[Stored data]
----

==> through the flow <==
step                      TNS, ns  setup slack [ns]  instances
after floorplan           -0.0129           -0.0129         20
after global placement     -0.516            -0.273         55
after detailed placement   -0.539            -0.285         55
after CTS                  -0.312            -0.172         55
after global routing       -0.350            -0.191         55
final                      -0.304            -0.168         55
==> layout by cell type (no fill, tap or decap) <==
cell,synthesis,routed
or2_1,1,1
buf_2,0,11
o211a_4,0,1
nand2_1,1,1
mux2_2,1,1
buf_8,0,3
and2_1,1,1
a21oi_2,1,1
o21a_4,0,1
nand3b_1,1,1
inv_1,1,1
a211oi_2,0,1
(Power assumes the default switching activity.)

----

_YOUR ASSIGNMENT_. What must be returned is the line with "a21oi_2,1,1" plus every line after it to the end of the entries, exactly as they appear.

_RESULT BELOW_.
a21oi_2,1,1
o21a_4,0,1
nand3b_1,1,1
inv_1,1,1
a211oi_2,0,1
(Power assumes the default switching activity.)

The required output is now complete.